Turnover rose sharply by 11.3% to 4.0 billion francs, despite negative exchange rate effects of 242 million.
The Swatch watch group recorded a clear improvement in its results in the first half of 2023, thanks in particular to the recovery of China after the cancellation of health restrictions linked to Covid-19, but also to the dynamism of Europe and the United States.
During the period under review, turnover recorded an increase of 11.3% to 4.0 billion francs, despite negative exchange rate effects of 242 million, the Biel-based company announced in a press release on Thursday. Organic growth was 18%.
Operating income for its part jumped 36.4% to 686 million francs and the margin increased by 3.9 points to 17.1%. Net profit stood at 498 million, a jump of 55.6% year on year.
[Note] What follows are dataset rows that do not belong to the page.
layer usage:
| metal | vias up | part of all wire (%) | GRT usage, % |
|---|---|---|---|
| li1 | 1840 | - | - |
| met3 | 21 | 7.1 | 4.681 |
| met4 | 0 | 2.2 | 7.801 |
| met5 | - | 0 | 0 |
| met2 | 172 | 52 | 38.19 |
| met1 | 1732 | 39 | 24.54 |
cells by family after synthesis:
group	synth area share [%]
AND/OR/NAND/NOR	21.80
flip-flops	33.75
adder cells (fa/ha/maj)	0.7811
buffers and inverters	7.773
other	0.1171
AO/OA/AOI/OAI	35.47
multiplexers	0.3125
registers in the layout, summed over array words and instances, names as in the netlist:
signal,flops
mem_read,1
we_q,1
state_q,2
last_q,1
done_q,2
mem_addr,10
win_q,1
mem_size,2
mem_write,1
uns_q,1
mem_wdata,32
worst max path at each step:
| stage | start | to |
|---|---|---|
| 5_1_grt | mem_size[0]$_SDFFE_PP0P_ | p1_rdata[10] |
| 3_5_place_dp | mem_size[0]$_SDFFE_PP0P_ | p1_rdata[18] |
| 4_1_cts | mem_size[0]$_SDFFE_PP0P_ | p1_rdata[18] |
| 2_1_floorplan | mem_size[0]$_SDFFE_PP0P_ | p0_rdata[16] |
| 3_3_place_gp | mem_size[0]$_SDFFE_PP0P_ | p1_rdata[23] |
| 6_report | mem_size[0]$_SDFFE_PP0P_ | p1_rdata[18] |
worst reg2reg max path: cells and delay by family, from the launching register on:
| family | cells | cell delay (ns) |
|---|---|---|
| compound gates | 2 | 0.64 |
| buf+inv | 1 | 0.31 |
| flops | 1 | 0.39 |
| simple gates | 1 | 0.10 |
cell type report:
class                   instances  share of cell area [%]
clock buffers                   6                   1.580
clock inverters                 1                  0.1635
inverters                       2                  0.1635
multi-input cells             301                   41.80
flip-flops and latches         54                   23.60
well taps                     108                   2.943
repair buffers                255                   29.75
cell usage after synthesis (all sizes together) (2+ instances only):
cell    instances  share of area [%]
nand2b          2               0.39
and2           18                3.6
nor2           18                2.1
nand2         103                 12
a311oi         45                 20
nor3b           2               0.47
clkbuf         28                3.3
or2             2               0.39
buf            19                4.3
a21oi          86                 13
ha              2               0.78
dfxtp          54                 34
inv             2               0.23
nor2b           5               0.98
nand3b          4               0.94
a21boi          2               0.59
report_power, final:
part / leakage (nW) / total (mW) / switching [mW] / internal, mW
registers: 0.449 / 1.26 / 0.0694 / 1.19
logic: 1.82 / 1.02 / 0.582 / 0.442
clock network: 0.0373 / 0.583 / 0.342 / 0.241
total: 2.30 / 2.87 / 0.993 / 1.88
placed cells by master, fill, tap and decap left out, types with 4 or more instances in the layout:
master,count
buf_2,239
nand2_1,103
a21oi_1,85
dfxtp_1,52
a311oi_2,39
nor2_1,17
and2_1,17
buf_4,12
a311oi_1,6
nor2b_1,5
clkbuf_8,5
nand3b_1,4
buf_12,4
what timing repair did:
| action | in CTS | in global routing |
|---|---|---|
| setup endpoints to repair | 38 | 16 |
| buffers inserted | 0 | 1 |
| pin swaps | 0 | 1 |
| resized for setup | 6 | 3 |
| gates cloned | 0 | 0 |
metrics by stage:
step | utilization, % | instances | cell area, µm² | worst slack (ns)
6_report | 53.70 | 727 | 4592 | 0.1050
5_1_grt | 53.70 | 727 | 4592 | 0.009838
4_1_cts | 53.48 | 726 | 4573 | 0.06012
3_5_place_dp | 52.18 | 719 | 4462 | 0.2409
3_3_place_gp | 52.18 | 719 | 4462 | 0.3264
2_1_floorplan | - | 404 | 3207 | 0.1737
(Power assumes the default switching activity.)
$ cat config.mk
export PLATFORM = sky130hd
export DESIGN_NAME = ascon_seq
export DESIGN_NICKNAME = d
export VERILOG_FILES = /design/src/rtl/ascon_seq_pkg.sv /design/src/rtl/ascon_seq.sv
export SDC_FILE = /design/constraint.sdc
export NUM_CORES = 1
export LEC_CHECK = 0
export ABC_AREA = 1
export CAP_MARGIN = 30
export CORE_AREA = 2 2 252 254
export CTS_CLUSTER_SIZE = 25
export DETAILED_ROUTE_END_ITERATION = 8
export DIE_AREA = 0 0 254 256
export PLACE_DENSITY = 0.42
export SLEW_MARGIN = 15
export SYNTH_ARGS = -nofsm -noshare
export SYNTH_HDL_FRONTEND = slang
export SYNTH_SLANG_ARGS = --single-unit
$ cat constraint.sdc
create_clock -name clk -period 4.2 [get_ports clk]
set_input_delay 0.42 -clock clk [delete_from_list [all_inputs] [get_ports clk]]
set_output_delay 0.42 -clock clk [all_outputs]
set_load 0.05 [all_outputs]
<file path="src/rtl/nn_pkg.sv">
// -----------------------------------------------------------------------------
// nn_pkg
// Shared definitions for the neural-network datapath blocks.
//   state_e   : IDLE / ACCUM / DONE encodings used by the multiplier FSMs
//   clog2     : ceiling log2 for sizing index registers
//   saturate  : clamp a signed value into a signed range of the given width
// No ports (package).
// -----------------------------------------------------------------------------
package nn_pkg;

  typedef enum logic [1:0] {
    S_IDLE  = 2'd0,
    S_ACCUM = 2'd1,
    S_DONE  = 2'd2
  } state_e;

  function automatic int clog2(input int value);
    int r;
    r = 0;
    while ((1 << r) < value) r++;
    return r;
  endfunction

  // Clamp value into [-2^(width-1), 2^(width-1)-1].
  function automatic logic signed [63:0] saturate(input logic signed [63:0] value,
                                                  input int width);
    logic signed [63:0] hi;
    logic signed [63:0] lo;
    hi = (64'sd1 <<< (width - 1)) - 64'sd1;
    lo = -(64'sd1 <<< (width - 1));
    if (value > hi) return hi;
    if (value < lo) return lo;
    return value;
  endfunction

endpackage

</file>
<file path="src/rtl/mvm_transpose_mac_lane.sv">
// -----------------------------------------------------------------------------
// mac_lane
// Signed multiply-accumulate lane: acc += a * b when enabled, synchronous
// clear has priority over enable. One lane per output element.
// Ports:
//   clk, reset : clock, asynchronous active-high reset
//   clr_i      : synchronous clear of the accumulator
//   en_i       : accumulate enable
//   a_i, b_i   : signed WIDTH-bit operands
//   acc_o      : signed ACC_WIDTH-bit running sum
// -----------------------------------------------------------------------------
module mac_lane #(
  parameter int WIDTH     = 8,
  parameter int ACC_WIDTH = 19
) (
  input  logic                        clk,
  input  logic                        reset,
  input  logic                        clr_i,
  input  logic                        en_i,
  input  logic signed [WIDTH-1:0]     a_i,
  input  logic signed [WIDTH-1:0]     b_i,
  output logic signed [ACC_WIDTH-1:0] acc_o
);

  logic signed [2*WIDTH-1:0]   prod;
  logic signed [ACC_WIDTH-1:0] acc_q;
  logic signed [ACC_WIDTH-1:0] acc_d;

  assign prod = a_i * b_i;

  always_comb begin
    acc_d = acc_q;
    if (clr_i)     acc_d = '0;
    else if (en_i) acc_d = acc_q + ACC_WIDTH'(prod);
  end

  always_ff @(posedge clk or posedge reset) begin
    if (reset) acc_q <= '0;
    else       acc_q <= acc_d;
  end

  assign acc_o = acc_q;

endmodule

</file>
<file path="src/rtl/mvm_transpose.sv">
// -----------------------------------------------------------------------------
// mvm_transpose
// Backward-pass transposed matrix-vector multiplier: y = W^T * e.
// W is MATRIX_ROWS x SHARED_DIM in the forward layer's packed layout, e has
// MATRIX_ROWS elements, y has SHARED_DIM elements. One row of W is consumed
// per cycle, all SHARED_DIM columns in parallel (one mac_lane each).
// Ports:
//   clk, reset    : clock, asynchronous active-high reset
//   start         : request, sampled only in IDLE
//   matrix        : W[r][c] at [WIDTH*SHARED_DIM*(MATRIX_ROWS-r)-WIDTH*c-1 -: WIDTH]
//   vector        : e[r] at [WIDTH*(MATRIX_ROWS-r)-1 -: WIDTH]
//   result_vector : y[c] at [ACC_WIDTH*(SHARED_DIM-c)-1 -: ACC_WIDTH]
//   busy          : high from the start-sampling edge through the done cycle
//   done          : one-cycle completion pulse
// Build option: define MVM_TRANSPOSE_SAT_EN to clamp each y[c] to the signed
// WIDTH range (sign-extended back to ACC_WIDTH); otherwise full precision.
// -----------------------------------------------------------------------------
module mvm_transpose
  import nn_pkg::*;
#(
  parameter int MATRIX_ROWS = 6,
  parameter int SHARED_DIM  = 3,
  parameter int WIDTH       = 8,
  parameter int ACC_WIDTH   = 19
) (
  input  logic                                  clk,
  input  logic                                  reset,
  input  logic                                  start,
  input  logic [MATRIX_ROWS*SHARED_DIM*WIDTH-1:0] matrix,
  input  logic [MATRIX_ROWS*WIDTH-1:0]          vector,
  output logic [SHARED_DIM*ACC_WIDTH-1:0]       result_vector,
  output logic                                  busy,
  output logic                                  done
);

  localparam int RIDX_W = (clog2(MATRIX_ROWS) < 1) ? 1 : clog2(MATRIX_ROWS);
  localparam logic [RIDX_W-1:0] LAST_ROW = RIDX_W'(MATRIX_ROWS - 1);

  state_e                                state_q;
  logic [RIDX_W-1:0]                     row_idx_q;
  logic [MATRIX_ROWS*SHARED_DIM*WIDTH-1:0] matrix_q;
  logic [MATRIX_ROWS*WIDTH-1:0]          vector_q;
  logic [SHARED_DIM*ACC_WIDTH-1:0]       result_q;
  logic                                  busy_q;
  logic                                  done_q;

  logic signed [WIDTH-1:0]     w_row [SHARED_DIM];
  logic signed [WIDTH-1:0]     e_elem;
  logic signed [ACC_WIDTH-1:0] acc   [SHARED_DIM];
  logic                        lane_clr;
  logic                        lane_en;

  function automatic logic signed [ACC_WIDTH-1:0] out_fn(input logic signed [ACC_WIDTH-1:0] v);
`ifdef MVM_TRANSPOSE_SAT_EN
    return ACC_WIDTH'(saturate(64'(v), WIDTH));
`else
    return v;
`endif
  endfunction

  // Select the current row of W and element of e. A compare-per-row mux keeps
  // every part-select constant, so row_idx values past the last row are safe.
  always_comb begin
    e_elem = '0;
    for (int c = 0; c < SHARED_DIM; c++) w_row[c] = '0;
    for (int r = 0; r < MATRIX_ROWS; r++) begin
      if (row_idx_q == RIDX_W'(r)) begin
        e_elem = vector_q[WIDTH*(MATRIX_ROWS-r)-1 -: WIDTH];
        for (int c = 0; c < SHARED_DIM; c++)
          w_row[c] = matrix_q[WIDTH*SHARED_DIM*(MATRIX_ROWS-r) - WIDTH*c - 1 -: WIDTH];
      end
    end
  end

  // Accumulators are cleared on the same edge that captures the operands.
  assign lane_clr = (state_q == S_IDLE) && start;
  assign lane_en  = (state_q == S_ACCUM);

  for (genvar c = 0; c < SHARED_DIM; c++) begin : g_lane
    mac_lane #(
      .WIDTH     (WIDTH),
      .ACC_WIDTH (ACC_WIDTH)
    ) u_mac (
      .clk   (clk),
      .reset (reset),
      .clr_i (lane_clr),
      .en_i  (lane_en),
      .a_i   (w_row[c]),
      .b_i   (e_elem),
      .acc_o (acc[c])
    );
  end

  // busy is registered so it stays high through the done cycle (state is
  // already back in IDLE then) and stays high across a back-to-back restart.
  always_ff @(posedge clk or posedge reset) begin
    if (reset) begin
      state_q   <= S_IDLE;
      row_idx_q <= '0;
      matrix_q  <= '0;
      vector_q  <= '0;
      result_q  <= '0;
      busy_q    <= 1'b0;
      done_q    <= 1'b0;
    end else begin
      case (state_q)
        S_IDLE: begin
          done_q <= 1'b0;
          busy_q <= start;
          if (start) begin
            matrix_q  <= matrix;
            vector_q  <= vector;
            row_idx_q <= '0;
            state_q   <= S_ACCUM;
          end
        end
        S_ACCUM: begin
          busy_q <= 1'b1;
          done_q <= 1'b0;
          if (row_idx_q == LAST_ROW) state_q   <= S_DONE;
          else                       row_idx_q <= row_idx_q + RIDX_W'(1);
        end
        S_DONE: begin
          for (int c = 0; c < SHARED_DIM; c++)
            result_q[ACC_WIDTH*(SHARED_DIM-c)-1 -: ACC_WIDTH] <= out_fn(acc[c]);
          busy_q  <= 1'b1;
          done_q  <= 1'b1;
          state_q <= S_IDLE;
        end
        default: begin
          busy_q  <= 1'b0;
          done_q  <= 1'b0;
          state_q <= S_IDLE;
        end
      endcase
    end
  end

  assign result_vector = result_q;
  assign busy          = busy_q;
  assign done          = done_q;

endmodule

</file>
The watchmaking group exceeds at all levels the analysts’ forecasts compiled by the AWP agency.
Over the first six months of the year, the watch and jewelry segment saw its operating margin improve by 3.7 percentage points to 19.4%, benefiting from the end of travel restrictions in Asia. Activity in China thus recorded double-digit growth, but other destinations such as Thailand and Macao benefited from the revival of tourism. Hong Kong also saw its activity triple.
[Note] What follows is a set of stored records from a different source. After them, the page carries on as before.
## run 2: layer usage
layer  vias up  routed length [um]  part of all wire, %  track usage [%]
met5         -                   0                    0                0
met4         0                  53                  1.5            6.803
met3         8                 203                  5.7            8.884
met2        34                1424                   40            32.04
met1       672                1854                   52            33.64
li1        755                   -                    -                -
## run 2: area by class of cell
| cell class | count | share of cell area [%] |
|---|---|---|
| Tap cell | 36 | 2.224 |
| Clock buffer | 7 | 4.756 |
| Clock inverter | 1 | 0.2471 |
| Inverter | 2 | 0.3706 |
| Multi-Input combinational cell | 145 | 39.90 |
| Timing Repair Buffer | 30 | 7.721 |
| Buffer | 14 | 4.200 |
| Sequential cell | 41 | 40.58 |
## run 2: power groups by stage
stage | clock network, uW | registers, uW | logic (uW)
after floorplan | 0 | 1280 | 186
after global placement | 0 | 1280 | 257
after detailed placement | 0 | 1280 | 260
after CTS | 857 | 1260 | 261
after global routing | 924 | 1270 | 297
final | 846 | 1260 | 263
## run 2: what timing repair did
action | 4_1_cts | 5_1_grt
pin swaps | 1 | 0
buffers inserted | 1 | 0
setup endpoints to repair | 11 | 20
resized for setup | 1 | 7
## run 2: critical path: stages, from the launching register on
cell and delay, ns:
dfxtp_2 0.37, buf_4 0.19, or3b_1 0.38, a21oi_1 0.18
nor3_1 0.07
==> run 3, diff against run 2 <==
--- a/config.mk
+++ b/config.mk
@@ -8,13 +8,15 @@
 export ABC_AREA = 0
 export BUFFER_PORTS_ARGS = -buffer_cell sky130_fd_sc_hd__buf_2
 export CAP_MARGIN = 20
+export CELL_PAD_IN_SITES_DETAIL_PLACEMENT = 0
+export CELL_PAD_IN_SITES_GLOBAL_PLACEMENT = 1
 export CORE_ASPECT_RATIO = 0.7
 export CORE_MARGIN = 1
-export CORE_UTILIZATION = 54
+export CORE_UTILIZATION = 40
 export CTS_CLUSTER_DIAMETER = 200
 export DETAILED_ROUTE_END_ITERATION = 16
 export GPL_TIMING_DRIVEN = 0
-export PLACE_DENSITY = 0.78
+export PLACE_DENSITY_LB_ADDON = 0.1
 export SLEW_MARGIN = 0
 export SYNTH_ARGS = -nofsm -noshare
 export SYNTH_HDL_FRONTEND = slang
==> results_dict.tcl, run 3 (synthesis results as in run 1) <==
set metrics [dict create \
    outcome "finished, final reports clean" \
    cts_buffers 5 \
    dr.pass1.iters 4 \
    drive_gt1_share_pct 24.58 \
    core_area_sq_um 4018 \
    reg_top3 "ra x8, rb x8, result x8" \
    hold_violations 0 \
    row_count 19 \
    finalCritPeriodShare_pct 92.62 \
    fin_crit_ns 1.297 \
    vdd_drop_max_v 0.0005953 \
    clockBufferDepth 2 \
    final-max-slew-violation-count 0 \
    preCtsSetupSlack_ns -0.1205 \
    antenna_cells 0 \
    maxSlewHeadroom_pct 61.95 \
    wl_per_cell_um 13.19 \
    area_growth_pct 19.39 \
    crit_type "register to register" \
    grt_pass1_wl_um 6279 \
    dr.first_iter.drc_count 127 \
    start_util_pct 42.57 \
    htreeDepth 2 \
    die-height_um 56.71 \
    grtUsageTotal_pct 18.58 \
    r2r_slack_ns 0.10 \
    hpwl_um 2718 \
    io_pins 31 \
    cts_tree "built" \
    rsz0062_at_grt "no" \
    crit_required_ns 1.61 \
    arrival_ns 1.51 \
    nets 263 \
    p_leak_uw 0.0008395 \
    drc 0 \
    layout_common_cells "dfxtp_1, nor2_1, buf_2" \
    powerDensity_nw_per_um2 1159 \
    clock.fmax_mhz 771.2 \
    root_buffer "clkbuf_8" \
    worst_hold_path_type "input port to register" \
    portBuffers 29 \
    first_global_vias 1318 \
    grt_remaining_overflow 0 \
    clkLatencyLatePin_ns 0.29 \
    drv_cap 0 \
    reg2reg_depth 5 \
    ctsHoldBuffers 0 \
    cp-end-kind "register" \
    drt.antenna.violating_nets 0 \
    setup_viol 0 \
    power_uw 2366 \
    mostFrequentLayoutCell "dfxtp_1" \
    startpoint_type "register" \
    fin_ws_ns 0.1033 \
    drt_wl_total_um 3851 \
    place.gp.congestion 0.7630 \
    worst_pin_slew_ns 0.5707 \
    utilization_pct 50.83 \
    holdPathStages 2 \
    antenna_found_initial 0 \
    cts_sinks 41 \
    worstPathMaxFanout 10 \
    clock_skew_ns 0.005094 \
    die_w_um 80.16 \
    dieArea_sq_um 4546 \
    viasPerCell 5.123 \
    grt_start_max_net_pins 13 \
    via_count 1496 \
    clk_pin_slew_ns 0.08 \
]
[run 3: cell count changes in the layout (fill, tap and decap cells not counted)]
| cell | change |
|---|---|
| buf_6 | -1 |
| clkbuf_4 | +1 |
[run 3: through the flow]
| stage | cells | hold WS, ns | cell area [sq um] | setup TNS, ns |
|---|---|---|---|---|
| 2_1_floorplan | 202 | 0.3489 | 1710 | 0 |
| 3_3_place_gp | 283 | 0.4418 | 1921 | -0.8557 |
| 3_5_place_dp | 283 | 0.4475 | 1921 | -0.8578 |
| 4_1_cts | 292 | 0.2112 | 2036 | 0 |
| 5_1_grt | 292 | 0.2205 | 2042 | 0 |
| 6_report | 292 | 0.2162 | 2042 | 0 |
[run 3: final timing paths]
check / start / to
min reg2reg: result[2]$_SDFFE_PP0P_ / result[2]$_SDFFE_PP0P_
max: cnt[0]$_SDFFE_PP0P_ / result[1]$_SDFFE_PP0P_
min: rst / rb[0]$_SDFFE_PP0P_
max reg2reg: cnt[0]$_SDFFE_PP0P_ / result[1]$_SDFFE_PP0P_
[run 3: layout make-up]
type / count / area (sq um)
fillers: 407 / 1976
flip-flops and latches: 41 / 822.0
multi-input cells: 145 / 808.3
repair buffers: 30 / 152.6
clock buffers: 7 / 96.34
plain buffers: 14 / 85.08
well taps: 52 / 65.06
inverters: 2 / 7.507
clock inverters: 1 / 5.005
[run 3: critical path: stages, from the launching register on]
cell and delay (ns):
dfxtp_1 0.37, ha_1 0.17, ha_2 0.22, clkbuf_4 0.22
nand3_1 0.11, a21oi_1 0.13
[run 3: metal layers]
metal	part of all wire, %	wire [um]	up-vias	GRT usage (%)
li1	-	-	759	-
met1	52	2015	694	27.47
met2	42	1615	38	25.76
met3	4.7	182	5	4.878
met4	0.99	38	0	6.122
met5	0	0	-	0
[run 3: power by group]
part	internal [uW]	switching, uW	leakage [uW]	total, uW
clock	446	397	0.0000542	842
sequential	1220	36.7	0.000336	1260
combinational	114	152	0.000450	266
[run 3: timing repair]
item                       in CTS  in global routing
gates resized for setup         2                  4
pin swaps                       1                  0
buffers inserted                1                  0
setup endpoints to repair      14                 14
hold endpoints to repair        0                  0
### config.mk
export PLATFORM = sky130hd
export DESIGN_NAME = reg_wb_buffer
export DESIGN_NICKNAME = d
export VERILOG_FILES = /design/src/rtl/reg_wb_buffer.sv
export SDC_FILE = /design/constraint.sdc
export NUM_CORES = 1
export LEC_CHECK = 0
export CORE_MARGIN = 1
export CORE_UTILIZATION = 51
export CTS_BUF_LIST = sky130_fd_sc_hd__clkbuf_2
export DETAILED_ROUTE_END_ITERATION = 8
export GPL_ROUTABILITY_DRIVEN = 0
export PLACE_DENSITY = 0.82
export SKIP_CTS_REPAIR_TIMING = 1
export SLEW_MARGIN = 20
export SYNTH_ARGS = -nofsm -noshare
export SYNTH_HDL_FRONTEND = slang
export SYNTH_SLANG_ARGS = --single-unit
### constraint.sdc
create_clock -name clk -period 3.95 [get_ports clk]
set_input_delay 1.185 -clock clk [delete_from_list [all_inputs] [get_ports clk]]
set_output_delay 1.185 -clock clk [all_outputs]
set_load 0.02 [all_outputs]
Europe was not left out, especially Switzerland, which recorded a jump of 50%, as well as Italy, Spain and France. Sales in North America showed a “very pleasing” development.
In terms of products, demand for Swatch watches and in particular the Moonswatch continued to grow.
As a forecast for the second half of the year, management foresees “excellent prospects for growth in local currencies”, in all regions and all price segments.